Gerhard Fritz und Siegfried Streicher bei ihrem Hilfseinsatz an der Ahr

Württemberger Weingärtner helfen an der Ahr

Mehrere Württemberger Weingärtner waren zum Helfen im von der Hochwasserkatastrophe betroffenen Ahrtal. Wir haben mit zwei von ihnen gesprochen.

Sie beginnt bereits wieder etwas aus den Schlagzeilen zu verschwinden: Die Hochwasser-Katastrophe an der Ahr und ihre Folgen. Aber auch weiterhin gibt es dort enorm viel zu tun. Mehrere Weingärtner aus der Weinheimat Württemberg sind in den vergangenen Wochen in das betroffene Gebiet an der Ahr gefahren, um mit anzupacken. Motto: Winzer helfen Winzern.

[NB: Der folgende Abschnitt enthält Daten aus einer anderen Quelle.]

### config.mk
export PLATFORM = sky130hd
export DESIGN_NAME = adc_capture_top
export DESIGN_NICKNAME = d
export VERILOG_FILES = /design/src/adc_capture_pkg.sv /design/src/capture_ctrl_if.sv /design/src/source_arbiter.sv /design/src/capture_sequencer.sv /design/src/frame_assembler.sv /design/src/adc_capture_top.sv
export VERILOG_INCLUDE_DIRS = /design/src
export SDC_FILE = /design/constraint.sdc
export NUM_CORES = 1
export LEC_CHECK = 0
export BUFFER_PORTS_ARGS = -buffer_cell sky130_fd_sc_hd__clkbuf_2
export CORE_ASPECT_RATIO = 0.7
export CORE_MARGIN = 1
export CORE_UTILIZATION = 40
export DETAILED_ROUTE_END_ITERATION = 8
export PLACE_DENSITY = 0.63
export SYNTH_ARGS = -nofsm -noshare
export SYNTH_HDL_FRONTEND = slang
export SYNTH_SLANG_ARGS = --single-unit
### constraint.sdc
create_clock -name clk_245_76MHz -period 5.85 [get_ports clk_245_76MHz]
set_input_delay 0.585 -clock clk_245_76MHz [delete_from_list [all_inputs] [get_ports clk_245_76MHz]]
set_output_delay 0.585 -clock clk_245_76MHz [all_outputs]
set_load 0.1 [all_outputs]
### src/adc_capture_consts.svh
/*
  adc capture core constants: widths, source latencies,
  control word bit positions and frame block size
*/
`ifndef ADC_CAPTURE_CONSTS_SVH
`define ADC_CAPTURE_CONSTS_SVH

// packed i/q sample, i in the upper half
`define ADC_IQ_W 32
`define ADC_HALF_W 16

// one output word, two routed halves
`define FRAME_W 64

// latency countdown width
`define LAT_CNT_W 8

// frame block is 2**ALIGN_W words, 64 here
`define ALIGN_W 6

// source latencies in clk_245_76MHz cycles
`define DDS_CHIRP_DELAY 4
`define DDS_WFRM_DELAY 19
`define DDS_WFRM_DELAY_END 2

// control word fields, 2 bits each
`define CW_ROUTE_L_LSB 0
`define CW_ROUTE_U_LSB 4
`define CW_SOURCE_LSB 8

`endif

### src/adc_capture_pkg.sv
/*
  adc capture types: half-word route codes and the
  output frame word with its header and data views
*/
`default_nettype none

`include "adc_capture_consts.svh"

package adc_capture_pkg;

  // source of one 32-bit half of a data word
  typedef enum logic [1:0] {
    ROUTE_ADC_IQ     = 2'd0,
    ROUTE_DAC_IQ     = 2'd1,
    ROUTE_ADC_COUNT  = 2'd2,
    ROUTE_GLBL_COUNT = 2'd3
  } route_e;

  // header view, written at frame start and end
  typedef struct packed {
    logic [`ADC_IQ_W-1:0] glbl_count;
    logic [`ADC_IQ_W-1:0] sample_count;
  } frame_hdr_t;

  // data view, two routed halves
  typedef struct packed {
    logic [`ADC_IQ_W-1:0] upper;
    logic [`ADC_IQ_W-1:0] lower;
  } frame_data_t;

  // one 64-bit word, decoded by position in the frame
  typedef union packed {
    frame_hdr_t  hdr;
    frame_data_t data;
  } frame_word_u;

endpackage

`default_nettype wire

### src/capture_ctrl_if.sv
/*
  capture control strobes from the sequencer to the frame assembler
*/
`timescale 1ns/1ps
`default_nettype none

interface capture_ctrl_if;

  // write a word this cycle, window and sample valid
  logic wr_en;
  // start header, one cycle
  logic wr_first;
  // end header
  logic wr_last;
  // alignment countdown running
  logic pad;

  modport sequencer (
    output wr_en,
    output wr_first,
    output wr_last,
    output pad
  );

  modport assembler (
    input wr_en,
    input wr_first,
    input wr_last,
    input pad
  );

endinterface

`default_nettype wire

### src/source_arbiter.sv
/*
  source arbiter: picks chirp dds or waveform player,
  steers init/enable to it and muxes its status back
*/
`timescale 1ns/1ps
`default_nettype none

module source_arbiter (
  input  wire        clk_245_76MHz,
  input  wire        cpu_reset,
  input  wire        chirp_init_i,
  input  wire        chirp_enable_i,
  input  wire [1:0]  source_ctrl_i,
  input  wire        dds_ready_i,
  input  wire        dds_done_i,
  input  wire        dds_active_i,
  input  wire        wfrm_ready_i,
  input  wire        wfrm_done_i,
  input  wire        wfrm_active_i,
  output logic       source_wfrm_o,
  output logic       dds_init_o,
  output logic       dds_enable_o,
  output logic       wfrm_init_o,
  output logic       wfrm_enable_o,
  output logic       chirp_ready_o,
  output logic       chirp_done_o,
  output logic       chirp_active_o
);

  logic [1:0] source_r;
  logic       sel_wfrm;

  // source frozen while a chirp is enabled
  always_ff @(posedge clk_245_76MHz) begin
    if (cpu_reset) begin
      source_r <= 2'b00;
    end else if (!chirp_enable_i) begin
      source_r <= source_ctrl_i;
    end
  end

  // both bits set picks the waveform player
  assign sel_wfrm      = &source_r;
  assign source_wfrm_o = sel_wfrm;

  // strobes only reach the selected generator
  assign wfrm_init_o   = sel_wfrm & chirp_init_i;
  assign wfrm_enable_o = sel_wfrm & chirp_enable_i;
  assign dds_init_o    = ~sel_wfrm & chirp_init_i;
  assign dds_enable_o  = ~sel_wfrm & chirp_enable_i;

  // status from the selected generator
  assign chirp_ready_o  = sel_wfrm ? wfrm_ready_i : dds_ready_i;
  assign chirp_done_o   = sel_wfrm ? wfrm_done_i : dds_done_i;
  assign chirp_active_o = sel_wfrm ? wfrm_active_i : dds_active_i;

endmodule

`default_nettype wire

### src/capture_sequencer.sv
/*
  capture sequencer: waits out source latency, opens the adc window,
  marks start/end headers and pads each frame to a 64-word block
*/
`timescale 1ns/1ps
`default_nettype none

`include "adc_capture_consts.svh"

module capture_sequencer (
  input  wire                    clk_245_76MHz,
  input  wire                    cpu_reset,
  input  wire                    chirp_init_i,
  input  wire                    adc_enable_i,
  input  wire                    adc_valid_i,
  input  wire                    source_wfrm_i,
  capture_ctrl_if.sequencer      ctrl
);

  // enable stages, en_rr is the capture window
  logic                  en_r;
  logic                  en_rr;
  logic [`LAT_CNT_W-1:0] lat_cnt;
  logic                  lat_zero;
  logic [`ALIGN_W-1:0]   word_cnt;
  logic [`ALIGN_W-1:0]   align_cnt;
  logic                  pad;
  logic                  first_cond;
  logic                  pre_last;
  logic                  first_r;
  logic                  wr_en;

  assign lat_zero = (lat_cnt == '0);
  assign pad      = |align_cnt;
  assign wr_en    = en_rr & adc_valid_i;

  // window about to open
  assign first_cond = lat_zero & en_r & ~en_rr;
  // one cycle before the window would close
  assign pre_last = (lat_cnt == `LAT_CNT_W'(1)) & en_rr & ~en_r;

  //////////////////////////////////////////////////////////////////////
  // enable synchronizer and window
  //////////////////////////////////////////////////////////////////////

  always_ff @(posedge clk_245_76MHz) begin
    if (cpu_reset) begin
      en_r  <= 1'b0;
      en_rr <= 1'b0;
    end else begin
      en_r <= adc_enable_i;
      // window moves only once latency and padding are done
      if (lat_zero && !pad) begin
        en_rr <= en_r;
      end
    end
  end

  //////////////////////////////////////////////////////////////////////
  // latency countdown
  //////////////////////////////////////////////////////////////////////

  always_ff @(posedge clk_245_76MHz) begin
    if (cpu_reset) begin
      lat_cnt <= '0;
    end else if (chirp_init_i) begin
      // start latency of the active source
      if (source_wfrm_i) begin
        lat_cnt <= `LAT_CNT_W'(`DDS_WFRM_DELAY);
      end else begin
        lat_cnt <= `LAT_CNT_W'(`DDS_CHIRP_DELAY);
      end
    end else if (en_r && !adc_enable_i) begin
      // enable falling, drain the source pipeline
      if (source_wfrm_i) begin
        lat_cnt <= `LAT_CNT_W'(`DDS_WFRM_DELAY_END);
      end else begin
        lat_cnt <= `LAT_CNT_W'(`DDS_CHIRP_DELAY);
      end
    end else if (!lat_zero) begin
      lat_cnt <= lat_cnt - 1'b1;
    end
  end

  //////////////////////////////////////////////////////////////////////
  // word-in-frame count and alignment padding
  //////////////////////////////////////////////////////////////////////

  // counts modulo the block size
  always_ff @(posedge clk_245_76MHz) begin
    if (cpu_reset) begin
      word_cnt <= '0;
    end else if (first_cond) begin
      word_cnt <= '0;
    end else if (wr_en) begin
      word_cnt <= word_cnt + 1'b1;
    end
  end

  // words still needed so the end header lands on a block boundary
  always_ff @(posedge clk_245_76MHz) begin
    if (cpu_reset) begin
      align_cnt <= '0;
    end else if (pre_last) begin
      align_cnt <= (word_cnt + 1'b1) ^ {`ALIGN_W{1'b1}};
    end else if (pad) begin
      align_cnt <= align_cnt - 1'b1;
    end
  end

  // start header one cycle after the window opens
  always_ff @(posedge clk_245_76MHz) begin
    if (cpu_reset) begin
      first_r <= 1'b0;
    end else begin
      first_r <= first_cond;
    end
  end

  assign ctrl.wr_en    = wr_en;
  assign ctrl.wr_first = first_r;
  // end header once latency and padding have both run out
  assign ctrl.wr_last  = lat_zero & en_rr & ~en_r & ~pad;
  assign ctrl.pad      = pad;

endmodule

`default_nettype wire

### src/frame_assembler.sv
/*
  frame assembler: sample and global counters, half-word routing
  and the registered output word
*/
`timescale 1ns/1ps
`default_nettype none

`include "adc_capture_consts.svh"

module frame_assembler (
  input  wire                              clk_245_76MHz,
  input  wire                              cpu_reset,
  capture_ctrl_if.assembler                ctrl,
  input  wire [`ADC_HALF_W-1:0]            adc_i_i,
  input  wire [`ADC_HALF_W-1:0]            adc_q_i,
  input  wire [`ADC_HALF_W-1:0]            dac_i_i,
  input  wire [`ADC_HALF_W-1:0]            dac_q_i,
  input  wire [7:0]                        route_ctrl_i,
  output adc_capture_pkg::frame_word_u     frame_data_o,
  output logic                             frame_valid_o
);

  logic [`ADC_IQ_W-1:0]        sample_cnt;
  logic [`ADC_IQ_W-1:0]        glbl_cnt;
  adc_capture_pkg::route_e     route_l_r;
  adc_capture_pkg::route_e     route_u_r;
  logic                        hdr_sel;
  adc_capture_pkg::frame_word_u word_d;

  // one routed 32-bit half
  function automatic logic [`ADC_IQ_W-1:0] route_half(
    input adc_capture_pkg::route_e route
  );
    logic [`ADC_IQ_W-1:0] half;
    case (route)
      adc_capture_pkg::ROUTE_ADC_IQ:    half = {adc_i_i, adc_q_i};
      adc_capture_pkg::ROUTE_DAC_IQ:    half = {dac_i_i, dac_q_i};
      adc_capture_pkg::ROUTE_ADC_COUNT: half = sample_cnt;
      default:                          half = glbl_cnt;
    endcase
    return half;
  endfunction

  // sample count advances per written word, global count per cycle
  always_ff @(posedge clk_245_76MHz) begin
    if (cpu_reset) begin
      sample_cnt <= '0;
      glbl_cnt   <= '0;
    end else begin
      glbl_cnt <= glbl_cnt + 1'b1;
      if (ctrl.wr_en) begin
        sample_cnt <= sample_cnt + 1'b1;
      end
    end
  end

  // route codes follow the control word one cycle late
  always_ff @(posedge clk_245_76MHz) begin
    if (cpu_reset) begin
      route_l_r <= adc_capture_pkg::ROUTE_ADC_IQ;
      route_u_r <= adc_capture_pkg::ROUTE_ADC_IQ;
    end else begin
      route_l_r <= adc_capture_pkg::route_e'(route_ctrl_i[`CW_ROUTE_L_LSB +: 2]);
      route_u_r <= adc_capture_pkg::route_e'(route_ctrl_i[`CW_ROUTE_U_LSB +: 2]);
    end
  end

  // headers at frame start and at the padded frame end
  assign hdr_sel = ctrl.wr_first | (ctrl.wr_last & ~ctrl.pad);

  always_comb begin
    word_d = '0;
    if (hdr_sel) begin
      word_d.hdr.glbl_count   = glbl_cnt;
      word_d.hdr.sample_count = sample_cnt;
    end else begin
      word_d.data.upper = route_half(route_u_r);
      word_d.data.lower = route_half(route_l_r);
    end
  end

  always_ff @(posedge clk_245_76MHz) begin
    if (cpu_reset) begin
      frame_valid_o <= 1'b0;
    end else begin
      frame_valid_o <= ctrl.wr_en;
    end
  end

  // payload register, held between writes
  always_ff @(posedge clk_245_76MHz) begin
    if (ctrl.wr_en) begin
      frame_data_o <= word_d;
    end
  end

endmodule

`default_nettype wire

### src/adc_capture_top.sv
/*
  adc capture framing core top: source arbiter, capture sequencer
  and frame assembler in the 245.76 MHz domain
*/
`timescale 1ns/1ps
`default_nettype none

`include "adc_capture_consts.svh"

module adc_capture_top (
  input  wire                    clk_245_76MHz,
  input  wire                    cpu_reset,
  // chirp control
  input  wire                    chirp_init_i,
  input  wire                    chirp_enable_i,
  input  wire                    adc_enable_i,
  input  wire [31:0]             control_word_i,
  // generator status
  input  wire                    dds_ready_i,
  input  wire                    dds_done_i,
  input  wire                    dds_active_i,
  input  wire                    wfrm_ready_i,
  input  wire                    wfrm_done_i,
  input  wire                    wfrm_active_i,
  // samples
  input  wire                    adc_valid_i,
  input  wire [`ADC_HALF_W-1:0]  adc_i_i,
  input  wire [`ADC_HALF_W-1:0]  adc_q_i,
  input  wire [`ADC_HALF_W-1:0]  dac_i_i,
  input  wire [`ADC_HALF_W-1:0]  dac_q_i,
  // generator steering
  output logic                   dds_init_o,
  output logic                   dds_enable_o,
  output logic                   wfrm_init_o,
  output logic                   wfrm_enable_o,
  // selected source status
  output logic                   chirp_ready_o,
  output logic                   chirp_done_o,
  output logic                   chirp_active_o,
  // framed output, no back-pressure
  output logic [`FRAME_W-1:0]    frame_data_o,
  output logic                   frame_valid_o
);

  logic source_wfrm;

  capture_ctrl_if i_ctrl_if ();

  source_arbiter i_source_arbiter (
    .clk_245_76MHz  (clk_245_76MHz),
    .cpu_reset      (cpu_reset),
    .chirp_init_i   (chirp_init_i),
    .chirp_enable_i (chirp_enable_i),
    .source_ctrl_i  (control_word_i[`CW_SOURCE_LSB +: 2]),
    .dds_ready_i    (dds_ready_i),
    .dds_done_i     (dds_done_i),
    .dds_active_i   (dds_active_i),
    .wfrm_ready_i   (wfrm_ready_i),
    .wfrm_done_i    (wfrm_done_i),
    .wfrm_active_i  (wfrm_active_i),
    .source_wfrm_o  (source_wfrm),
    .dds_init_o     (dds_init_o),
    .dds_enable_o   (dds_enable_o),
    .wfrm_init_o    (wfrm_init_o),
    .wfrm_enable_o  (wfrm_enable_o),
    .chirp_ready_o  (chirp_ready_o),
    .chirp_done_o   (chirp_done_o),
    .chirp_active_o (chirp_active_o)
  );

  capture_sequencer i_capture_sequencer (
    .clk_245_76MHz (clk_245_76MHz),
    .cpu_reset     (cpu_reset),
    .chirp_init_i  (chirp_init_i),
    .adc_enable_i  (adc_enable_i),
    .adc_valid_i   (adc_valid_i),
    .source_wfrm_i (source_wfrm),
    .ctrl          (i_ctrl_if.sequencer)
  );

  // route fields sit in the low control byte
  frame_assembler i_frame_assembler (
    .clk_245_76MHz (clk_245_76MHz),
    .cpu_reset     (cpu_reset),
    .ctrl          (i_ctrl_if.assembler),
    .adc_i_i       (adc_i_i),
    .adc_q_i       (adc_q_i),
    .dac_i_i       (dac_i_i),
    .dac_q_i       (dac_q_i),
    .route_ctrl_i  (control_word_i[7:0]),
    .frame_data_o  (frame_data_o),
    .frame_valid_o (frame_valid_o)
  );

endmodule

`default_nettype wire

# Yosys cells after proc, flatten, opt, wreduce, memory -nomap -nowiden

Cells that the tools add are included.

Mux-type cells: 13
Bitwise gates (word level): 19
Add/sub/neg operators: 5
Equal/unequal tests: 6
Reduce and logical (&&, ||, !) cells: 11

Operators with widths:

| operator              | number |
|---|---|
| $pmux 32 s3           | 2 |
| $add 32x1->32 const B | 2 |
| $mux 64               | 1 |
| $mux 8                | 3 |
| $and 1x1->1           | 13 |
| $mux 6                | 2 |
| $eq 8x1->1 const B    | 1 |
| $logic_not 8->1       | 1 |
| $sub 8x1->8 const B   | 1 |
| $add 6x1->6 const B   | 1 |
| $not 6->6             | 1 |
| $reduce_or 6->1       | 1 |
| $sub 6x1->6 const B   | 1 |
| $mux 5                | 1 |
| $eq 2x1->1 const B    | 2 |
| $eq 2x2->1 const B    | 2 |
| $logic_not 2->1       | 2 |
| $not 1->1             | 4 |
| $mux 1                | 3 |
| $mux 3                | 1 |
| $ne 3x3->1 const B    | 1 |
| $logic_and 1x1->1     | 2 |
| $logic_not 1->1       | 2 |
| $reduce_and 2->1      | 1 |
| 3 further kinds       | 3 |

Input bits: 108
Word-level logic and storage cells: 67
Bits in registers: 158

# Longest topological paths before layout

Word-level depth: 7
Depth in mapped cells: 9
Mapped depth without buffers: 7

# Cells and area by module

From an unflattened synthesis, not the netlist that was laid out.

Cell total of the unflattened synthesis: 850
Area total of the unflattened synthesis: 8,410.6 um^2

By module, submodules not included:

| module            | sequential area each (um^2) | cells each | times used | area each (um^2) |
|---|---|---|---|---|
| frame_assembler   | 3,303.2                     | 689        | 1          | 7,015.5 |
| capture_sequencer | 460.4                       | 146        | 1          | 1,242.4 |
| source_arbiter    | 40.0                        | 15         | 1          | 152.6 |

# Worst setup path before layout

OpenSTA, ideal clock, no wires.

Path type: input to register
Start: input port adc_valid_i
End: register i_frame_assembler.sample_cnt[3]
Arrival: 2.841 ns
Data required time: 5.722 ns
Library setup time: 0.128 ns
Slack: 2.881 ns
Buffers on the path: 0
Stages on the path: 5
Path through: nand2_1 -> clkinv_1 -> nand4_1 -> xor2_1 -> nor2_1

Longest elaborated chain between the ends: 1

RTL lines:

| item                               | RTL line                | text |
|---|---|---|
| start: declaration                 | adc_capture_top.sv:26   | `input wire adc_valid_i,` |
| $and 1x1->1                        | capture_sequencer.sv:35 | `assign wr_en = en_rr & adc_valid_i;` |
| via i_capture_sequencer.ctrl.wr_en | capture_ctrl_if.sv:19   | `output wr_en,` |
| end signal: assignment             | frame_assembler.sv:52   | `sample_cnt <= sample_cnt + 1'b1;` |
| end: declaration                   | frame_assembler.sv:23   | `` logic [`ADC_IQ_W-1:0] sample_cnt; `` |

The timed path passes the listed nets, and every way through them passes these cells.
A chain may end at the register's enable or synchronous reset.

==> flow_metrics.tcl <==
set metrics [dict create \
    hold_violations 0 \
    vias_per_cell 5.34 \
    drt_iter0_markers 446 \
    cp_max_fo 10 \
    cts.clk_slew.worst_paths_ns 0.06 \
    clock_latency_ns 0.43 \
    start_kind "register" \
    fmax_mhz 360 \
    netlist_area_um2 8130 \
    drive_above_1_share_pct 26.1 \
    synth.area.top_cells "edfxtp_1 (24%), dfxtp_1 (23%), nor2_1 (5.4%)" \
    end_kind "register" \
    ir_drop_uv 160 \
    rr_worst_depth 8 \
    worst_slack_ns 3.07 \
    die_h_um 121 \
    report.final.slew_viol_count 0 \
    cap_violations 0 \
    wl_met1_um 10600 \
    slew_headroom_pct 34.2 \
    firstDrtPassIters 5 \
    top_layer "met4" \
    cts_tree "yes" \
    coreArea_um2 19900 \
    synth_nets 944 \
    rows 43 \
    r2r-end "i_frame_assembler.frame_data_o[27]$_DFFE_PP_" \
    port_buffers 153 \
    dp_hpwl_um 13900 \
    grt_pass1_vias 6065 \
    synth_top_area_share_pct 23.6 \
    timing.final.crit_share_pct 47.5 \
    area_growth_pct 19.6 \
    htree_levels 4 \
    powerDensity_nw_per_um2 296 \
    io_pins 180 \
    die_w_um 172 \
    ctsResizeCount 0 \
    dieArea_um2 20900 \
    synth_ff_type "dfxtp_1" \
    place.gp.congestion 0.769 \
    grt_max_degree 50 \
    synth_largest_area_cell "edfxtp_1" \
    vias 6647 \
    synthCells 829 \
    crit_arrival_ns 2.92 \
    r2r-start "i_capture_sequencer.align_cnt[0]$_SDFFE_PP0P_" \
    setup_viol 0 \
    critPathKind "reg2reg" \
    antennaDiodeCount 0 \
    holdPathEnd "i_frame_assembler.route_u_r[1]$_SDFF_PP0_" \
    worst_pin_slew_ns 0.978 \
    grt_remaining_overflow 0 \
    clock_sinks 158 \
    finalWirelength_um 20900 \
    cts_hold_buf 0 \
    min_path_cells 2 \
    ys_seq_area_share_pct 46.8 \
    finalClockSkew_ns 0.0102 \
    rsz0062_at_grt "false" \
    grt_usage_pct 20.5 \
    wl_met3_um 1230 \
    min_from "control_word_i[5]" \
    post_cts_buffers 0 \
    p_leak_nw 3.64 \
    hold_class "in2reg" \
    async_reset_ff_share_pct 0 \
    critPathRequiredTime_ns 5.99 \
    grt_pass1_wl_um 32400 \
    status "completed" \
    ys_ff_latch 158 \
    drc_errors 0 \
    wl_per_cell_um 16.8 \
    cts_buffer_depth 2 \
    yosys_warnings 0 \
    clock-root-buffer "clkbuf_16" \
    tns_ns 0 \
    synth_edf_count 64 \
    antenna_found_initial 0 \
    yosys.cell_types.count 50 \
    initial_core_util_pct 41.0 \
    post-route-min-period_ns 2.78 \
    hold_ws_ns 0.369 \
    synth_area_per_cell_um2 9.81 \
    synthTopCellsByCount "nor2_1 (116), dfxtp_1 (94), nand2_1 (66)" \
    cts-buffers-inserted 17 \
    p_total_mw 2.88 \
    nets 1076 \
    ant_nets 0 \
    dr_wl_met2_um 8730 \
    rrSetupSlack_ns 3.07 \
    yosysMostFrequentCell "nor2_1" \
    dp_slack_ns 3.11 \
]
## sequential cells by signal, indices dropped and copies added, names as in the netlist, 2 cells and up
signal and count:
i_capture_sequencer.lat_cnt 8, i_frame_assembler.frame_data_o 64, i_source_arbiter.source_r 2, i_capture_sequencer.word_cnt 6, i_frame_assembler.route_u_r 2, i_frame_assembler.route_l_r 2, i_frame_assembler.glbl_cnt 32, i_frame_assembler.sample_cnt 32
i_capture_sequencer.align_cnt 6
## stage by stage
stage          instance area, um^2  utilization (%)  instances
6_report                      9720             49.0       1244
5_1_grt                       9720             49.0       1244
4_1_cts                       9720             49.0       1244
3_5_place_dp                  9130             46.0       1212
3_3_place_gp                  9130             46.0       1212
2_1_floorplan                 8130                -        829
## worst max-delay path, cell delays in order (launching register included)
cell and delay (ns):
dfxtp_1 0.33, inv_1 0.06, ha_1 0.18, or3b_1 0.41, nor3_1 0.65, a31oi_4 0.16
a21boi_2 0.28, buf_4 0.25, a2bb2oi_1 0.17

Unter ihnen eine Weingärtnerin der Heuchelberg Weingärtner – sie hat in einem Ein-Personen-Zelt auf dem Helfercamp übernachtet. Eine Gruppe aus dem Remstal war ebenfalls für einen Tag an der Ahr. Und jetzt am vergangenen Wochenende eine Gruppe weingärtner der Lembergerland Kellerei Rosswag. Wir sprechen heute aber mit dem Aufsichtsratsvorsitzenden der Weingärtnergenossenschaft Metzingen-Neuhausen, Gerhard Fritz und Siegfried Streicher, bis vor kurzem noch stellvertretender Vorstandsvorsitzender der Metzinger Genossenschaft. Die Beiden waren vor zwei Wochen zusammen für drei Tage in den Steillagen an der Ahr.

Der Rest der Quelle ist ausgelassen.